Start of Provided entries

`src/rtl/dmc_pkg.sv`:
```
`default_nettype none

package dmc_pkg;

  localparam int WidthW      = 16;
  localparam int LevelCntW   = 5;
  localparam int OffsetW     = 37;
  localparam int RowW        = 20;
  localparam int SliceW      = 36;
  localparam int MulAW       = 20;
  localparam int MulBW       = 16;
  localparam int MulPW       = MulAW + MulBW;

  localparam logic [2:0] ST_OK       = 3'd0;
  localparam logic [2:0] ST_NO_FCC   = 3'd1;
  localparam logic [2:0] ST_BAD_FCC  = 3'd2;
  localparam logic [2:0] ST_NO_LIN   = 3'd3;
  localparam logic [2:0] ST_NO_LVL   = 3'd4;

  localparam logic [31:0] CODE_DXT1 = 32'h3154_5844;
  localparam logic [31:0] CODE_DXT2 = 32'h3254_5844;
  localparam logic [31:0] CODE_DXT3 = 32'h3354_5844;
  localparam logic [31:0] CODE_DXT4 = 32'h3454_5844;
  localparam logic [31:0] CODE_DXT5 = 32'h3554_5844;
  localparam logic [31:0] CODE_DX10 = 32'h3031_5844;

  localparam logic [OffsetW-1:0] BASE_OFFSET = 37'd128;
  localparam logic [OffsetW-1:0] EXT_OFFSET  = 37'd148;

  localparam logic [7:0] BLOCK_BYTES_DXT1 = 8'd8;
  localparam logic [7:0] BLOCK_BYTES_DXTN = 8'd16;

  typedef struct packed {
    logic        fourcc_present;
    logic [31:0] fourcc_code;
    logic [7:0]  pix_format;
    logic        has_linear_size;
    logic [15:0] width;
    logic [15:0] height;
    logic [4:0]  mip_count;
  } in_t;

  typedef struct packed {
    logic [2:0]  status;
    logic [3:0]  level;
    logic [36:0] level_offset;
    logic [19:0] row_size;
    logic [35:0] slice_size;
    logic        last;
  } out_t;

  // DXGI bits per pixel, 0 for formats with no entry
  function automatic logic [7:0] dxgi_bits(input logic [7:0] f);
    logic [7:0] b;
    b = 8'd0;
    if (f >= 8'd1 && f <= 8'd4) b = 8'd128;
    else if (f >= 8'd5 && f <= 8'd8) b = 8'd96;
    else if (f >= 8'd9 && f <= 8'd22) b = 8'd64;
    else if (f >= 8'd23 && f <= 8'd47) b = 8'd32;
    else if (f >= 8'd48 && f <= 8'd59) b = 8'd16;
    else if (f >= 8'd60 && f <= 8'd65) b = 8'd8;
    else if (f == 8'd66) b = 8'd1;
    else if (f >= 8'd67 && f <= 8'd69) b = 8'd32;
    else if (f >= 8'd70 && f <= 8'd72) b = 8'd4;
    else if (f >= 8'd73 && f <= 8'd78) b = 8'd8;
    else if (f >= 8'd79 && f <= 8'd81) b = 8'd4;
    else if (f >= 8'd82 && f <= 8'd84) b = 8'd8;
    else if (f >= 8'd85 && f <= 8'd86) b = 8'd16;
    else if (f >= 8'd87 && f <= 8'd93) b = 8'd32;
    else if (f >= 8'd94 && f <= 8'd99) b = 8'd8;
    else if (f >= 8'd100 && f <= 8'd101) b = 8'd32;
    else if (f == 8'd102) b = 8'd64;
    else if (f == 8'd103) b = 8'd12;
    else if (f >= 8'd104 && f <= 8'd105) b = 8'd24;
    else if (f == 8'd106) b = 8'd12;
    else if (f == 8'd107) b = 8'd32;
    else if (f >= 8'd108 && f <= 8'd109) b = 8'd64;
    else if (f == 8'd110) b = 8'd12;
    else if (f >= 8'd111 && f <= 8'd113) b = 8'd8;
    else if (f >= 8'd114 && f <= 8'd115) b = 8'd16;
    else if (f >= 8'd130 && f <= 8'd131) b = 8'd16;
    else if (f == 8'd132) b = 8'd24;
    return b;
  endfunction

endpackage

`default_nettype wire

```
`src/rtl/dmc_mul.sv`:
```
`default_nettype none

module dmc_mul (
  input  logic                       clk_i,
  input  logic [dmc_pkg::MulAW-1:0]  a_i,
  input  logic [dmc_pkg::MulBW-1:0]  b_i,
  output logic [dmc_pkg::MulPW-1:0]  p_o
);
  import dmc_pkg::*;

  logic [MulPW-1:0] p_q;

  always_ff @(posedge clk_i) begin
    p_q <= MulPW'(a_i) * MulPW'(b_i);
  end

  assign p_o = p_q;

endmodule

`default_nettype wire

```
`src/rtl/dds_mip_chain_layout.sv`:
```
`default_nettype none
// channel  | valid        | stall        | payload
// ---------+--------------+--------------+---------------------------
// input    | in_valid_i   | in_stall_o   | in_item_i  (dmc_pkg::in_t)
// output   | out_valid_o  | out_stall_i  | out_item_o (dmc_pkg::out_t)
//
// Each mip level steps through S_ROW, S_SLICE, S_LOAD on the shared 20x16
// multiplier: row (w*bpp or blocks*block bytes), slice (row*height or
// row*block rows), then load of the output register (alone on a failure).
// Reset clears the sequencer and the output valid; no clearing pass.
// Output stalls hold the sequencer only when the next result is ready.

module dds_mip_chain_layout #(
  parameter int MAX_LEVELS = 16
) (
  input  logic          clk_i,
  input  logic          rst_ni,
  input  logic          in_valid_i,
  output logic          in_stall_o,
  input  dmc_pkg::in_t  in_item_i,
  output logic          out_valid_o,
  input  logic          out_stall_i,
  output dmc_pkg::out_t out_item_o
);
  import dmc_pkg::*;

  typedef enum logic [1:0] {
    S_IDLE,
    S_ROW,
    S_SLICE,
    S_LOAD
  } state_e;

  state_e               state_q;
  logic                 ext_q;
  logic [7:0]           opb_q;
  logic [WidthW-1:0]    w_q, h_q;
  logic [LevelCntW-1:0] lvl_q, n_q;
  logic [OffsetW-1:0]   off_q;
  logic [RowW-1:0]      row_q;
  logic [2:0]           status_q;
  out_t                 out_q;
  logic                 out_valid_q;

  logic [MulAW-1:0]     mul_a;
  logic [MulBW-1:0]     mul_b;
  logic [MulPW-1:0]     mul_p;
  logic [WidthW:0]      w_p3, h_p3;
  logic [WidthW-2:0]    bw, bh;
  logic [MulPW-1:0]     p_rnd;
  logic [RowW-1:0]      row_now;
  logic                 in_acc;
  logic                 slot_free;
  logic                 load_go;
  logic                 is_last;
  logic [2:0]           dec_status;
  logic                 dec_ext;
  logic [7:0]           dec_opb;
  logic [LevelCntW-1:0] dec_n;
  logic [WidthW-1:0]    w_half, h_half;

  dmc_mul u_mul (
    .clk_i (clk_i),
    .a_i   (mul_a),
    .b_i   (mul_b),
    .p_o   (mul_p)
  );

  assign w_p3    = {1'b0, w_q} + 17'd3;
  assign h_p3    = {1'b0, h_q} + 17'd3;
  assign bw      = w_p3[WidthW:2];
  assign bh      = h_p3[WidthW:2];
  assign p_rnd   = mul_p + MulPW'(7);
  assign row_now = ext_q ? p_rnd[RowW+2:3] : mul_p[RowW-1:0];

  // while waiting to load, keep recomputing the slice so the product holds
  always_comb begin
    if (state_q == S_SLICE || state_q == S_LOAD) begin
      mul_a = (state_q == S_SLICE) ? row_now : row_q;
      mul_b = ext_q ? h_q : {1'b0, bh};
    end else begin
      mul_a = ext_q ? {4'b0, w_q} : {5'b0, bw};
      mul_b = {8'b0, opb_q};
    end
  end

  // header decode
  always_comb begin
    dec_ext = 1'b0;
    dec_opb = BLOCK_BYTES_DXTN;
    if (!in_item_i.fourcc_present) begin
      dec_status = ST_NO_FCC;
    end else if (in_item_i.fourcc_code == CODE_DXT1) begin
      dec_status = ST_OK;
      dec_opb    = BLOCK_BYTES_DXT1;
    end else if (in_item_i.fourcc_code == CODE_DXT2 ||
                 in_item_i.fourcc_code == CODE_DXT3 ||
                 in_item_i.fourcc_code == CODE_DXT4 ||
                 in_item_i.fourcc_code == CODE_DXT5) begin
      dec_status = ST_OK;
    end else if (in_item_i.fourcc_code == CODE_DX10) begin
      dec_status = ST_OK;
      dec_ext    = 1'b1;
      dec_opb    = dxgi_bits(in_item_i.pix_format);
    end else begin
      dec_status = ST_BAD_FCC;
    end
    if (dec_status == ST_OK && !in_item_i.has_linear_size) begin
      dec_status = ST_NO_LIN;
    end else if (dec_status == ST_OK && in_item_i.mip_count == '0) begin
      dec_status = ST_NO_LVL;
    end
    if (int'(in_item_i.mip_count) > MAX_LEVELS) begin
      dec_n = LevelCntW'(MAX_LEVELS);
    end else begin
      dec_n = in_item_i.mip_count;
    end
  end

  assign in_acc    = in_valid_i && (state_q == S_IDLE);
  assign slot_free = !out_valid_q || !out_stall_i;
  assign load_go   = (state_q == S_LOAD) && slot_free;
  assign is_last   = (status_q != ST_OK) || (lvl_q == n_q - 1'b1);
  assign w_half    = (w_q[WidthW-1:1] == '0) ? WidthW'(1) : {1'b0, w_q[WidthW-1:1]};
  assign h_half    = (h_q[WidthW-1:1] == '0) ? WidthW'(1) : {1'b0, h_q[WidthW-1:1]};

  always_ff @(posedge clk_i or negedge rst_ni) begin
    if (!rst_ni) begin
      state_q     <= S_IDLE;
      ext_q       <= 1'b0;
      opb_q       <= '0;
      w_q         <= WidthW'(1);
      h_q         <= WidthW'(1);
      lvl_q       <= '0;
      n_q         <= '0;
      off_q       <= '0;
      row_q       <= '0;
      status_q    <= ST_OK;
      out_q       <= '0;
      out_valid_q <= 1'b0;
    end else begin
      if (load_go) begin
        out_valid_q <= 1'b1;
      end else if (out_valid_q && !out_stall_i) begin
        out_valid_q <= 1'b0;
      end
      case (state_q)
        S_IDLE: begin
          if (in_acc) begin
            status_q <= dec_status;
            ext_q    <= dec_ext;
            opb_q    <= dec_opb;
            w_q      <= (in_item_i.width == '0) ? WidthW'(1) : in_item_i.width;
            h_q      <= (in_item_i.height == '0) ? WidthW'(1) : in_item_i.height;
            n_q      <= dec_n;
            lvl_q    <= '0;
            off_q    <= dec_ext ? EXT_OFFSET : BASE_OFFSET;
            state_q  <= (dec_status == ST_OK) ? S_ROW : S_LOAD;
          end
        end
        S_ROW: begin
          state_q <= S_SLICE;
        end
        S_SLICE: begin
          row_q   <= row_now;
          state_q <= S_LOAD;
        end
        S_LOAD: begin
          if (load_go) begin
            out_q.status <= status_q;
            out_q.last   <= is_last;
            if (status_q == ST_OK) begin
              out_q.level        <= lvl_q[3:0];
              out_q.level_offset <= off_q;
              out_q.row_size     <= row_q;
              out_q.slice_size   <= mul_p[SliceW-1:0];
            end else begin
              out_q.level        <= '0;
              out_q.level_offset <= '0;
              out_q.row_size     <= '0;
              out_q.slice_size   <= '0;
            end
            off_q <= off_q + OffsetW'(mul_p[SliceW-1:0]);
            w_q   <= w_half;
            h_q   <= h_half;
            lvl_q <= lvl_q + 1'b1;
            state_q <= is_last ? S_IDLE : S_ROW;
          end
        end
        default: begin
          state_q <= S_IDLE;
        end
      endcase
    end
  end

  assign in_stall_o  = (state_q != S_IDLE);
  assign out_valid_o = out_valid_q;
  assign out_item_o  = out_q;

  a_err_single: assert property (@(posedge clk_i) disable iff (!rst_ni)
    out_valid_o && out_item_o.status != ST_OK |-> out_item_o.last &&
      out_item_o.level == '0 && out_item_o.slice_size == '0)
    else $error("failure status not a single empty result");

  a_busy_after_accept: assert property (@(posedge clk_i) disable iff (!rst_ni)
    in_valid_i && !in_stall_o |=> in_stall_o)
    else $error("sequencer took an item without going busy");

  a_ok_offset: assert property (@(posedge clk_i) disable iff (!rst_ni)
    out_valid_o && out_item_o.status == ST_OK && out_item_o.level == '0 |->
      out_item_o.level_offset == BASE_OFFSET ||
      out_item_o.level_offset == EXT_OFFSET)
    else $error("first level offset is not a header size");

endmodule

`default_nettype wire

```
`config.mk`:
```
export PLATFORM = sky130hd
export DESIGN_NAME = dds_mip_chain_layout
export DESIGN_NICKNAME = d
export VERILOG_FILES = /design/src/rtl/dmc_pkg.sv /design/src/rtl/dmc_mul.sv /design/src/rtl/dds_mip_chain_layout.sv
export SDC_FILE = /design/constraint.sdc
export NUM_CORES = 1
export LEC_CHECK = 0
export ABC_AREA = 1
export BUFFER_PORTS_ARGS = -buffer_cell sky130_fd_sc_hd__buf_2
export CELL_PAD_IN_SITES_DETAIL_PLACEMENT = 0
export CELL_PAD_IN_SITES_GLOBAL_PLACEMENT = 1
export CORE_ASPECT_RATIO = 0.7
export CORE_MARGIN = 3
export CORE_UTILIZATION = 42
export DETAILED_ROUTE_END_ITERATION = 10
export PLACE_DENSITY = 0.78
export SLEW_MARGIN = 20
export SYNTH_ARGS = -nofsm -noshare
export SYNTH_HDL_FRONTEND = slang
export SYNTH_SLANG_ARGS = --single-unit
```
`constraint.sdc`:
```
create_clock -name clk_i -period 6.6 [get_ports clk_i]
set_clock_uncertainty 0.15 [all_clocks]
set_input_delay 0.66 -clock clk_i [delete_from_list [all_inputs] [get_ports clk_i]]
set_output_delay 0.66 -clock clk_i [all_outputs]
set_load 0.01 [all_outputs]
```
# Yosys cells after proc, flatten, opt, wreduce, memory -nomap -nowiden
# Index checks and enable logic that the tools add are counted.
[classes]
n_addsub = 6
n_mul = 1
n_div = 0
magnitude_cmp = 41
eq_ne = 19
n_shift = 0
mux = 73
bitwise = 0
n_reduce_logical = 51
[op_table]
columns = ["op", "count"]
rows = [
  ["$eq A32 B30 Y1 const B", 6],
  ["$mux W7", 21],
  ["$mux W16", 9],
  ["$le A8 B7 Y1 const B", 14],
  ["$ge A8 B7 Y1 const B", 13],
  ["$mux W97", 1],
  ["$mux W37", 2],
  ["$pmux W37 S2", 1],
  ["$pmux W16 S2", 2],
  ["$mux W20", 3],
  ["$eq A8 B7 Y1 const B", 6],
  ["$mux W5", 9],
  ["$mux W8", 5],
  ["$add A37 B36 Y37", 1],
  ["$mul A20 B16 Y36", 1],
  ["$add A16 B2 Y17 const B", 2],
  ["$logic_not A16 Y1", 2],
  ["$logic_not A15 Y1", 2],
  ["$mux W15", 2],
  ["$logic_and A1 B1 Y1", 25],
  ["$add A23 B3 Y23 const B", 1],
  ["$ge A8 B6 Y1 const B", 2],
  ["$le A8 B6 Y1 const B", 2],
  ["$mux W2", 7],
  ["other kinds (30)", 52],
]
[totals]
regBits = 251
latchBits = 0
ramBits = 0
rom_bits = 0
input_bits = 83
output_inout_bits = 103
elab_cells = 209
mem_count = 0

# Logic depth before layout (Yosys ltp)
[depth]
ltp_word = 32
mapped_depth = 37
depth_no_buf = 37

# Hierarchy
# Synthesis repeated with hierarchy kept, for this count alone.
[hier_totals]
cells_unflattened = 3654
area_unflattened_um2 = 25873.6
[by_module_without_submodules]
columns = ["module", "instances", "cells_each", "area_each_um2", "seq_area_each_um2"]
rows = [
  ["dds_mip_chain_layout", 1, 1951, 13698.1, 5357.6],
  ["dmc_mul", 1, 1703, 12175.4, 720.7],
]

# Worst setup path after synthesis
# OpenSTA, ideal clock, no wires.
[synth_timing]
path_type = "reg2reg"
from = "register state_q[0]"
to = "register u_mul.p_q[35] (netlist: u_mul.p_o[35])"
setup_ps = 112
arrival_ps = 6190
t_required_ps = 6338
slack_ps = 148
path_stages_with_launch = 30
path_buffers = 2
synth_period_minus_slack_ps = 6452
cell_sequence = "dfrtp_1 -> ha_1 -> buf_4 -> nor2_4 -> clkinv_1 -> buf_2 -> a21oi_1 -> nand2_1 -> nand2_2 -> nand2_1 -> fa_1 -> inv_1 -> fa_1 -> inv_1 -> fa_1 -> inv_1 -> fa_1 -> fa_1 -> inv_1 -> fa_1 -> inv_1 -> ha_1 -> a21oi_1 -> o21ai_0 -> a21oi_1 -> nand2_1 -> nand2_1 -> nand2_1 -> nand2_1 -> nand2_1"
[synth_between]
elab_chain_len = 4
word_cells_on_any_way = 7
classes_between = "mul (1); eq/ne (2); mux (3); reduce/logical (1)"
[synth_rtl]
columns = ["item", "line", "rtl"]
rows = [
  ["start, declared", "dds_mip_chain_layout.sv:34", "state_e state_q;"],
  ["start signal, assigned", "dds_mip_chain_layout.sv:158", "state_q <= (dec_status == ST_OK) ? S_ROW : S_LOAD;"],
  ["start signal, assigned", "dds_mip_chain_layout.sv:187", "state_q <= is_last ? S_IDLE : S_ROW;"],
  ["$eq A2 B2 Y1, on equally long branches", "dds_mip_chain_layout.sv:78, dds_mip_chain_layout.sv:79", ""],
  ["$mux W20 / $logic_or A1 B1 Y1 (equally long branches)", "--", ""],
  ["$mux W20 / $mux W16 (equally long branches)", "dds_mip_chain_layout.sv:78", "if (state_q == S_SLICE || state_q == S_LOAD) begin"],
  ["$mul A20 B16 Y36 *", "dmc_mul.sv:14", "p_q <= MulPW'(a_i) * MulPW'(b_i);"],
  ["end signal, assigned", "dmc_mul.sv:14", ""],
  ["end, declared", "dmc_mul.sv:11", "logic [MulPW-1:0] p_q;"],
]
# Every way passes the cells marked *; elsewhere a longest branch is shown, timed or not.
# A chain may end at the register's enable or synchronous reset.

# Worst setup path in the final report
[layout_timing]
from = "register w_q[0]"
to = "register u_mul.p_q[18] (netlist: u_mul.p_o[18])"
[layout_between]
elab_chain_len = 4
[layout_rtl]
columns = ["item", "line", "rtl"]
rows = [
  ["start, declared", "dds_mip_chain_layout.sv:37", "logic [WidthW-1:0] w_q, h_q;"],
  ["start signal, assigned", "dds_mip_chain_layout.sv:132", "w_q <= WidthW'(1);"],
  ["start signal, assigned", "dds_mip_chain_layout.sv:153", "w_q <= (in_item_i.width == '0) ? WidthW'(1) : in_item_i.width;"],
  ["start signal, assigned", "dds_mip_chain_layout.sv:184", "w_q <= w_half;"],
  ["$add A16 B2 Y17", "dds_mip_chain_layout.sv:69", "assign w_p3 = {1'b0, w_q} + 17'd3;"],
  ["$mux W16 *", "dds_mip_chain_layout.sv:82", "mul_a = ext_q ? {4'b0, w_q} : {5'b0, bw};"],
  ["$mux W20 *", "dds_mip_chain_layout.sv:78", ""],
  ["$mul A20 B16 Y36 *", "dmc_mul.sv:14", ""],
]
# Marks and branches as above.

==> flow_metrics.py <==
metrics = {
    "status": {
        "status": "finished with violations",
        "violations": "negative setup slack",
    },
    "timing": {
        "finalWorstSetupSlack_ns": -0.250,
        "rsz0062_at_grt": "yes",
        "finalMaxSlewViolations": 0,
        "finalSetupViolCount": 22,
        "max_slew_margin_pct": 27.5,
        "min_period_ns": 6.85,
        "hold_slack_ns": 0.00857,
        "hold_viol_final": 0,
        "max_freq_ghz": 0.146,
        "tightest_slew_ns": 1.08,
        "final.period_utilization_pct": 104,
    },
    "die": {
        "die_height_um": 211,
        "num_io_pins": 186,
        "die-area_um2": 63100,
        "initial_core_util_pct": 42.8,
        "die_w_um": 299,
        "core_area_um2": 58900,
        "core.rowCount": 74,
    },
    "critical_path": {
        "worstPathArrival_ns": 7.13,
        "crit_required_ns": 6.88,
        "cpPeakStageDelay_ns": 0.55,
        "criticalPathCategory": "reg2reg",
        "path_common_cell": "fa_1",
        "end_kind": "register",
        "r2r-start": "w_q[0]",
        "setup.reg_to_reg.worst_slack_ns": -0.25,
        "cp_slowest_cell": "fa_1",
        "startpoint_type": "register",
        "rr_worst_depth": 31,
        "crit_path_max_fanout": 7,
        "rr_endpoint": "u_mul.p_o[18]",
    },
    "synthesis": {
        "synthArstFlopShare_pct": 85.6,
        "yosysUniqueCellTypes": 63,
        "ys_seq_area_share_pct": 24.1,
        "synth_edf_count": 0,
        "ys_dominant_reg_cell": "dfrtp_1",
        "syn_nets": 3770,
        "syn_area_um2": 25200,
        "synth_warnings": 0,
        "synth_area_per_cell_um2": 7.68,
        "ys_ff_latch": 250,
        "syn_inst": 3286,
    },
    "grt": {
        "grt_usage_pct": 31.6,
        "grt_max_degree": 109,
        "grt_overflow": 0,
        "grt_pass1_vias": 25058,
        "antenna_found_initial": 3,
        "grt_first_pass_wirelength_um": 152000,
    },
    "cells_and_area": {
        "drive_gt1_share_pct": 29.0,
        "nets": 4433,
        "layout_common_cells": "nand2_1 (613), inv_1 (538), buf_4 (465), nor2_1 (270), fa_1 (234)",
        "nFillCells": 5509,
        "mostFrequentLayoutCell": "nand2_1",
        "diodes": 0,
        "area.growth.synth_to_final_pct": 34.3,
    },
    "placement": {
        "place_congestion": 1.04,
        "hpwl_um": 84300,
        "port_buffers": 185,
        "dp_worst_setup_slack_ns": -0.821,
    },
    "drt": {
        "ant_nets": 0,
        "drc": 0,
        "topRoutingLayerUsed": "met5",
        "routed_wl_um": 102000,
        "post_drt_wl_per_cell_um": 21.4,
        "vias": 25616,
        "route.met2.wl_um": 41800,
        "vias_per_cell": 5.38,
        "drt-met1-wl_um": 46900,
        "dr.first_iter.drc_count": 2623,
        "wl_met3_um": 11600,
        "dr.pass1.iters": 8,
    },
    "cts": {
        "clk_path_buf_depth": 3,
        "path_clk_slew_ns": 0.07,
        "root_buffer": "clkbuf_16",
        "cts.sinks": 250,
        "htreeDepth": 1,
        "cts_buffers": 24,
        "cts_tree": "done",
        "hold_buffers": 0,
        "clkLatencyLatePin_ns": 0.56,
    },
    "job": {
        "drv_cap": 0,
    },
    "worst_hold_path": {
        "min_path_type": "in2async",
    },
}
==> area by class of cell <==
type | instances | area, um2 | share of cell area (%)
multi-input cells | 2334 | 17900 | 52.9
repair buffers | 735 | 5740 | 17.0
well taps | 798 | 998 | 2.95
clock buffers | 31 | 658 | 1.94
flip-flops and latches | 250 | 6090 | 18.0
clock inverters | 13 | 171 | 0.506
inverters | 604 | 2300 | 6.80
==> flip-flops by register name (all words and copies together), names as in the netlist <==
register	count
ext_q	1
w_q	16
lvl_q	5
opb_q	7
h_q	16
status_q	3
out_valid_o	1
state_q	2
row_q	20
u_mul.p_o	36
out_item_o	101
off_q	37
n_q	5
==> cells by family after synthesis <==
| kind of cell | synth area share (%) |
|---|---|
| fa+ha+maj | 27.4 |
| simple gates | 23.4 |
| compound gates | 12.7 |
| flops | 24.1 |
| xor+xnor | 1.39 |
| buf+inv | 11.1 |
==> layer usage <==
layer,GRT usage [%],vias up
li1,-,11873
met4,4.92,6
met2,44.7,1113
met5,0,-
met1,48.2,12511
met3,9.47,113
==> how the worst max path moves through the flow <==
| stage | slack, ns | to | from | cells past startpoint |
|---|---|---|---|---|
| 6_report | -0.25 | u_mul.p_o[18] | w_q[0] | 31 |
| 5_1_grt | -0.45 | u_mul.p_o[30] | w_q[0] | 33 |
| 4_1_cts | -0.24 | u_mul.p_o[32] | w_q[0] | 32 |
| 3_5_place_dp | -0.82 | u_mul.p_o[24] | w_q[0] | 30 |
| 3_3_place_gp | -0.80 | u_mul.p_o[24] | state_q[0] | 34 |
| 2_1_floorplan | 0.15 | u_mul.p_o[35] | state_q[0] | 29 |
==> worst max-delay path, delay by kind of cell, from the launching register on <==
| family | cells | cell delay, ns |
|---|---|---|
| buf+inv | 10 | 0.98 |
| simple gates | 8 | 0.72 |
| flops | 1 | 0.54 |
| xor+xnor | 2 | 0.32 |
| compound gates | 4 | 0.68 |
| fa+ha+maj | 7 | 3.31 |
==> timing repair <==
action	in CTS	in global routing
gates cloned	0	3
setup endpoints to repair	27	26
pin swaps	133	166
resized for setup	226	235
setup buffers	36	53
hold endpoints to repair	0	0
==> cells in the mapped netlist (7+ instances only) <==
master	number	area, um2
o211ai_1	11	82.6
o21ai_2	7	61.3
nor2_4	8	90.1
o21ai_0	201	1010
inv_1	585	2200
dfxtp_1	36	721
nor2_2	8	50.1
nor4_1	19	119
nor2_1	305	1140
a32o_1	38	380
nand4_1	45	282
nor3_1	30	150
a31oi_1	9	56.3
o21ai_1	12	60.1
o21bai_1	13	97.6
o22ai_1	16	100
xor2_1	34	298
buf_6	8	90.1
fa_1	251	5020
buf_4	15	113
ha_1	150	1880
nand2_2	21	131
o221ai_1	14	123
dfrtp_1	212	5310
a21oi_1	162	811
buf_2	36	180
clkbuf_1	36	135
nand2_1	670	2510
inv_2	17	63.8
a22oi_1	17	128
nand3_1	229	1150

End of Provided entries

* What needs to be done
After identifying the lines above that contain "inverters", copy each one.

* Result
clock inverters | 13 | 171 | 0.506
inverters | 604 | 2300 | 6.80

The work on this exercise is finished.